• Supplied data:
>>>
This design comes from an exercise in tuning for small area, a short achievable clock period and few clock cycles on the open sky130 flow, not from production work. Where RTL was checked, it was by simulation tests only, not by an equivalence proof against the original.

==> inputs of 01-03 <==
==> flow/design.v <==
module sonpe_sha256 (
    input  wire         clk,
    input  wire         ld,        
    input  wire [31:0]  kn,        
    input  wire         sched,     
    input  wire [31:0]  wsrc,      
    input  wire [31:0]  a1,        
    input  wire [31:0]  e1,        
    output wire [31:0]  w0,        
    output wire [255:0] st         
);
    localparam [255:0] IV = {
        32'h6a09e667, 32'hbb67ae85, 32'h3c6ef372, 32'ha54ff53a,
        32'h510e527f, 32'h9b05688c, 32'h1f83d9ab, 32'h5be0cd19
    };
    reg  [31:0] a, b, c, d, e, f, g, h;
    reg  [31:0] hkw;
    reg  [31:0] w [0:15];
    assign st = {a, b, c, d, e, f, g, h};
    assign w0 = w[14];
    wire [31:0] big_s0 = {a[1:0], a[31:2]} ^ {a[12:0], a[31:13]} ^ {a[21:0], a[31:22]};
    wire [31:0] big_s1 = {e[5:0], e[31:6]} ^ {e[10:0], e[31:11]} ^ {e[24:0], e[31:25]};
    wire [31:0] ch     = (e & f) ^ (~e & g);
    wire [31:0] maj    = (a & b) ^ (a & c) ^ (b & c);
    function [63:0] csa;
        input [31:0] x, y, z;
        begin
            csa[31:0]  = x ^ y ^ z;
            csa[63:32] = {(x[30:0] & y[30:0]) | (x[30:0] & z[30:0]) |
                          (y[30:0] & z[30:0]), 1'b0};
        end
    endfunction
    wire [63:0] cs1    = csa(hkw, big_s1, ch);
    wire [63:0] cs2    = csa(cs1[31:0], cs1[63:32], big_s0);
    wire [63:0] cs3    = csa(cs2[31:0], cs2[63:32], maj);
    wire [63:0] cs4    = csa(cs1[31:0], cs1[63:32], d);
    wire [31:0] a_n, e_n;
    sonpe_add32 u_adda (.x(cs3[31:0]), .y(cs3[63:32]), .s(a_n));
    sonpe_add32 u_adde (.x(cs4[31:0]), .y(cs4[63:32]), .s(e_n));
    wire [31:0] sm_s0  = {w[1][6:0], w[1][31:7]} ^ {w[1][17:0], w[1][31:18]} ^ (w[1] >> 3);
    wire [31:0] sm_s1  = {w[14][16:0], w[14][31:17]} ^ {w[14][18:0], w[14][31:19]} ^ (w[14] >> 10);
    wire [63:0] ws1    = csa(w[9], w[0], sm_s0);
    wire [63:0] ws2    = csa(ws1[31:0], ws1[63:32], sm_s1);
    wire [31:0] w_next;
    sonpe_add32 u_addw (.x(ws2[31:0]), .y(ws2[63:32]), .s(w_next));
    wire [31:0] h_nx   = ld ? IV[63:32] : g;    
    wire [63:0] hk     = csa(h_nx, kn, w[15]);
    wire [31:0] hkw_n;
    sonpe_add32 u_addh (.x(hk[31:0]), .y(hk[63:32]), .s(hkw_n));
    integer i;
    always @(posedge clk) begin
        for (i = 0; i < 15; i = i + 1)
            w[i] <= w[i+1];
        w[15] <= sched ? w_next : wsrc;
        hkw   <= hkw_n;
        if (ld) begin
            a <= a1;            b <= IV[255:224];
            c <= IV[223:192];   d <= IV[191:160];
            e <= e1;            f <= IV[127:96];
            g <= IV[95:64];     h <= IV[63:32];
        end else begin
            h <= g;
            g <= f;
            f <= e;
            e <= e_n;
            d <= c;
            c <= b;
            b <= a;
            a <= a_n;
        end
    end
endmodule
<<<
• Task to complete:
Exactly as given, set down all of the lines above.

• Output of the task:
This design comes from an exercise in tuning for small area, a short achievable clock period and few clock cycles on the open sky130 flow, not from production work. Where RTL was checked, it was by simulation tests only, not by an equivalence proof against the original.

==> inputs of 01-03 <==
==> flow/design.v <==
module sonpe_sha256 (
    input  wire         clk,
    input  wire         ld,        
    input  wire [31:0]  kn,        
    input  wire         sched,     
    input  wire [31:0]  wsrc,      
    input  wire [31:0]  a1,        
    input  wire [31:0]  e1,        
    output wire [31:0]  w0,        
    output wire [255:0] st         
);
    localparam [255:0] IV = {
        32'h6a09e667, 32'hbb67ae85, 32'h3c6ef372, 32'ha54ff53a,
        32'h510e527f, 32'h9b05688c, 32'h1f83d9ab, 32'h5be0cd19
    };
    reg  [31:0] a, b, c, d, e, f, g, h;
    reg  [31:0] hkw;
    reg  [31:0] w [0:15];
    assign st = {a, b, c, d, e, f, g, h};
    assign w0 = w[14];
    wire [31:0] big_s0 = {a[1:0], a[31:2]} ^ {a[12:0], a[31:13]} ^ {a[21:0], a[31:22]};
    wire [31:0] big_s1 = {e[5:0], e[31:6]} ^ {e[10:0], e[31:11]} ^ {e[24:0], e[31:25]};
    wire [31:0] ch     = (e & f) ^ (~e & g);
    wire [31:0] maj    = (a & b) ^ (a & c) ^ (b & c);
    function [63:0] csa;
        input [31:0] x, y, z;
        begin
            csa[31:0]  = x ^ y ^ z;
            csa[63:32] = {(x[30:0] & y[30:0]) | (x[30:0] & z[30:0]) |
                          (y[30:0] & z[30:0]), 1'b0};
        end
    endfunction
    wire [63:0] cs1    = csa(hkw, big_s1, ch);
    wire [63:0] cs2    = csa(cs1[31:0], cs1[63:32], big_s0);
    wire [63:0] cs3    = csa(cs2[31:0], cs2[63:32], maj);
    wire [63:0] cs4    = csa(cs1[31:0], cs1[63:32], d);
    wire [31:0] a_n, e_n;
    sonpe_add32 u_adda (.x(cs3[31:0]), .y(cs3[63:32]), .s(a_n));
    sonpe_add32 u_adde (.x(cs4[31:0]), .y(cs4[63:32]), .s(e_n));
    wire [31:0] sm_s0  = {w[1][6:0], w[1][31:7]} ^ {w[1][17:0], w[1][31:18]} ^ (w[1] >> 3);
    wire [31:0] sm_s1  = {w[14][16:0], w[14][31:17]} ^ {w[14][18:0], w[14][31:19]} ^ (w[14] >> 10);
    wire [63:0] ws1    = csa(w[9], w[0], sm_s0);
    wire [63:0] ws2    = csa(ws1[31:0], ws1[63:32], sm_s1);
    wire [31:0] w_next;
    sonpe_add32 u_addw (.x(ws2[31:0]), .y(ws2[63:32]), .s(w_next));
    wire [31:0] h_nx   = ld ? IV[63:32] : g;    
    wire [63:0] hk     = csa(h_nx, kn, w[15]);
    wire [31:0] hkw_n;
    sonpe_add32 u_addh (.x(hk[31:0]), .y(hk[63:32]), .s(hkw_n));
    integer i;
    always @(posedge clk) begin
        for (i = 0; i < 15; i = i + 1)
            w[i] <= w[i+1];
        w[15] <= sched ? w_next : wsrc;
        hkw   <= hkw_n;
        if (ld) begin
            a <= a1;            b <= IV[255:224];
            c <= IV[223:192];   d <= IV[191:160];
            e <= e1;            f <= IV[127:96];
            g <= IV[95:64];     h <= IV[63:32];
        end else begin
            h <= g;
            g <= f;
            f <= e;
            e <= e_n;
            d <= c;
            c <= b;
            b <= a;
            a <= a_n;
        end
    end
endmodule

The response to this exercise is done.